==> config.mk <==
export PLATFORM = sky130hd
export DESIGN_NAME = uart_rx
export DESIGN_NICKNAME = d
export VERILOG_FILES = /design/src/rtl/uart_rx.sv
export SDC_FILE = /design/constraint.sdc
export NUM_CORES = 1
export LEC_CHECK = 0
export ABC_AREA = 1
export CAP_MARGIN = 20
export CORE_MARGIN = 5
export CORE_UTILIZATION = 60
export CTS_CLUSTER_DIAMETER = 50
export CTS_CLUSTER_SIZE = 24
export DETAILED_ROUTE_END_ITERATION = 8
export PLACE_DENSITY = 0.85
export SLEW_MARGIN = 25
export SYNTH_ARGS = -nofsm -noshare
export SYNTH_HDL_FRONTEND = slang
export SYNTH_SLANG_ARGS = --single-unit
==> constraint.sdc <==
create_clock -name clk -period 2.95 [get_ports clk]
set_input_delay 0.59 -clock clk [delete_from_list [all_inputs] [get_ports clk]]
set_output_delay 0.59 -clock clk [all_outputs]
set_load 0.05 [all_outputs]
━━━━━━
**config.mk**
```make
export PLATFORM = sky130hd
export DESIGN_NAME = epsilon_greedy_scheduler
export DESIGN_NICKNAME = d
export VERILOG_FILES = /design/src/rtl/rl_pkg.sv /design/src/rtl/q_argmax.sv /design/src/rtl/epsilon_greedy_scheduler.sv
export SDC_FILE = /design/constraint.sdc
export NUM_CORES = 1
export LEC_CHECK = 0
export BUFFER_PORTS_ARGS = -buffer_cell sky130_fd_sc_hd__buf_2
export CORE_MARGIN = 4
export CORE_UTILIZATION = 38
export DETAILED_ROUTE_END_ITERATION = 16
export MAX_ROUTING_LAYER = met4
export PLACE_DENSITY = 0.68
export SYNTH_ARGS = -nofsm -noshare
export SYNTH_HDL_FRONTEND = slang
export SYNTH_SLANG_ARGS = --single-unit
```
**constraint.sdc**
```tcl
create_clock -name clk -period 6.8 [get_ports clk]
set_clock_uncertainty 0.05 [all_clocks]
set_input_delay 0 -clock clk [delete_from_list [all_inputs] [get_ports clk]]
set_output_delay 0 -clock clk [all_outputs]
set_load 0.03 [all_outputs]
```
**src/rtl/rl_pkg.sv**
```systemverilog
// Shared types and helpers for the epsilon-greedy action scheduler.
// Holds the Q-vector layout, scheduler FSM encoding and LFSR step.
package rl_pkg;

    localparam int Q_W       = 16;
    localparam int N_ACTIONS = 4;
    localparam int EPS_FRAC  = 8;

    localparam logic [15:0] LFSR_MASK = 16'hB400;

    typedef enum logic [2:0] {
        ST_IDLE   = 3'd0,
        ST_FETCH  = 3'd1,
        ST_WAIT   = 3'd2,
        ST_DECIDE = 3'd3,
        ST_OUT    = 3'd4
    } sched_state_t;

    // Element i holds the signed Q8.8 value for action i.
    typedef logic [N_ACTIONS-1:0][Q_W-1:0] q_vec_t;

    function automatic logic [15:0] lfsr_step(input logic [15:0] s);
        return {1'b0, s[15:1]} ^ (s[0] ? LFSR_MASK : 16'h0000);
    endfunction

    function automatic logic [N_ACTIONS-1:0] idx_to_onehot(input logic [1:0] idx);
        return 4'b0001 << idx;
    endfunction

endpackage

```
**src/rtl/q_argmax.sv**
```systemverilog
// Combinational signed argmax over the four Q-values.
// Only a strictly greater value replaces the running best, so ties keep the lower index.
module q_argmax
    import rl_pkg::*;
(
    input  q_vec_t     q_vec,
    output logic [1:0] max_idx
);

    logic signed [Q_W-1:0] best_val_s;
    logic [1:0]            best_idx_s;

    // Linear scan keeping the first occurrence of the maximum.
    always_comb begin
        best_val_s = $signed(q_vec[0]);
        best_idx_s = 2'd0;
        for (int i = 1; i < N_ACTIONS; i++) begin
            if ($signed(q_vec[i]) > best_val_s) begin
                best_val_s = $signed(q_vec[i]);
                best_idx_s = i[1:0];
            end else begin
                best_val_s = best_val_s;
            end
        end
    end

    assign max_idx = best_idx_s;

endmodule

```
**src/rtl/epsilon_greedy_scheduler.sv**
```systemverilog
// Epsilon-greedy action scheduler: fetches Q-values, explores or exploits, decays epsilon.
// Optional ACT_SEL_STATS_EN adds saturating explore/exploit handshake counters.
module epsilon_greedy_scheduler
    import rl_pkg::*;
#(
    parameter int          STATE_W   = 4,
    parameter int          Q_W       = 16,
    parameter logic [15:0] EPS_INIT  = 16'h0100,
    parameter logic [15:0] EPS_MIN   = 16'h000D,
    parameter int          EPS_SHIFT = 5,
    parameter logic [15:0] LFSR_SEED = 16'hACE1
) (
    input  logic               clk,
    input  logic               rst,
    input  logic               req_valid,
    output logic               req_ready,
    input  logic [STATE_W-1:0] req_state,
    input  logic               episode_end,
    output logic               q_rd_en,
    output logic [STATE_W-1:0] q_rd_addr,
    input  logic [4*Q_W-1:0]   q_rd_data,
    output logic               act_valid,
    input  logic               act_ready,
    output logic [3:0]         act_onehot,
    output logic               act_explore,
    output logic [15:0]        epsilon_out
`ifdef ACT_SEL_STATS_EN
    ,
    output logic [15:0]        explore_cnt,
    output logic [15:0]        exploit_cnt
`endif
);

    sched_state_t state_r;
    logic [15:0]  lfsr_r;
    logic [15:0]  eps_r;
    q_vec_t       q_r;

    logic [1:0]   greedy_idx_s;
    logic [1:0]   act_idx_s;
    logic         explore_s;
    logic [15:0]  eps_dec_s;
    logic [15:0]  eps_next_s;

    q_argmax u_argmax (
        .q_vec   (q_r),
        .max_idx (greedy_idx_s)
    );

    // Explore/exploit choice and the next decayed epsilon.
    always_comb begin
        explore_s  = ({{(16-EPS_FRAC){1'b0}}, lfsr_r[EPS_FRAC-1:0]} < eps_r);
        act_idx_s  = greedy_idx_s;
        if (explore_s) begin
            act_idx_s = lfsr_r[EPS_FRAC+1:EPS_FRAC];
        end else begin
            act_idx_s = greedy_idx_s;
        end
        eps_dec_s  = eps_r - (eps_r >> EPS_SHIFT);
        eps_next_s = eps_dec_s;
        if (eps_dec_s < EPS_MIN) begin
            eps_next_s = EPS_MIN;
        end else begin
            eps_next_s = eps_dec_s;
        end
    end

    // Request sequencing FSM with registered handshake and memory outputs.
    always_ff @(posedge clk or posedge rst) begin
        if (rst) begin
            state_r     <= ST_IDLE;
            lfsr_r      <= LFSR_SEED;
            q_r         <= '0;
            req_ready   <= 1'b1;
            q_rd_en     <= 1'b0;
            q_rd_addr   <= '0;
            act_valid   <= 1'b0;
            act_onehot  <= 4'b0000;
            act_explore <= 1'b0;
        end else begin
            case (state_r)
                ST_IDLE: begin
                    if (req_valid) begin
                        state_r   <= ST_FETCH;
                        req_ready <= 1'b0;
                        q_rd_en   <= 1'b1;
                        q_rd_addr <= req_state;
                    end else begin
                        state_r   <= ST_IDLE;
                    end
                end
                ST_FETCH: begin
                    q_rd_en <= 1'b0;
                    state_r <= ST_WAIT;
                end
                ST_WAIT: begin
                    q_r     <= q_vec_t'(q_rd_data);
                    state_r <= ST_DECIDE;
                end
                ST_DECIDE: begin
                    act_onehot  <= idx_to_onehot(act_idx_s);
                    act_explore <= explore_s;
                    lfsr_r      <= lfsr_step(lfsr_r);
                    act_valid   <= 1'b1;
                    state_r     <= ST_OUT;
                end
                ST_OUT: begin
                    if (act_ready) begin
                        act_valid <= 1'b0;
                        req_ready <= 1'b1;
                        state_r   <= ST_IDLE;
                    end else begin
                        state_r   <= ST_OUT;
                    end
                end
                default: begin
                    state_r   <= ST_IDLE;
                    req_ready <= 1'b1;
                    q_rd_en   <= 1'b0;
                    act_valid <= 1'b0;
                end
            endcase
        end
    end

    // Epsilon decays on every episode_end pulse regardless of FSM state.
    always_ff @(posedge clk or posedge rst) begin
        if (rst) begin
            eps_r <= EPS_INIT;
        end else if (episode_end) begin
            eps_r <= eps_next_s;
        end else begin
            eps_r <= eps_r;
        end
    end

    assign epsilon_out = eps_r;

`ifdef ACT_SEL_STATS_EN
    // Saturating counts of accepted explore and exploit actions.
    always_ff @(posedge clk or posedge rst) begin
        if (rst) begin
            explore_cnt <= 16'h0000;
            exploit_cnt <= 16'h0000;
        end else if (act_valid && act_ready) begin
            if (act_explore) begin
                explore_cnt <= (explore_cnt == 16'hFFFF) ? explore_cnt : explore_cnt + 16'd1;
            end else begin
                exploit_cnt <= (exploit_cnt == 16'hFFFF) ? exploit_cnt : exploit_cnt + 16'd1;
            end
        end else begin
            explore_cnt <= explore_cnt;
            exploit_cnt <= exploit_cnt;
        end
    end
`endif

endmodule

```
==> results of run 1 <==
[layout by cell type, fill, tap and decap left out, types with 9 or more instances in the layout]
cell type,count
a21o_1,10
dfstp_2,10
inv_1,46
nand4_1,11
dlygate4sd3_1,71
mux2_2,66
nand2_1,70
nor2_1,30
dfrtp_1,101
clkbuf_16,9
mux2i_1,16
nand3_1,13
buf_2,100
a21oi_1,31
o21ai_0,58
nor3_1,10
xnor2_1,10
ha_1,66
━━━━━━
— WHAT YOU WILL DO —
Determine the number of lines in the preceding data that contain the word "typedef". Reply with that number only.

— RESULT OF THE EXERCISE —
2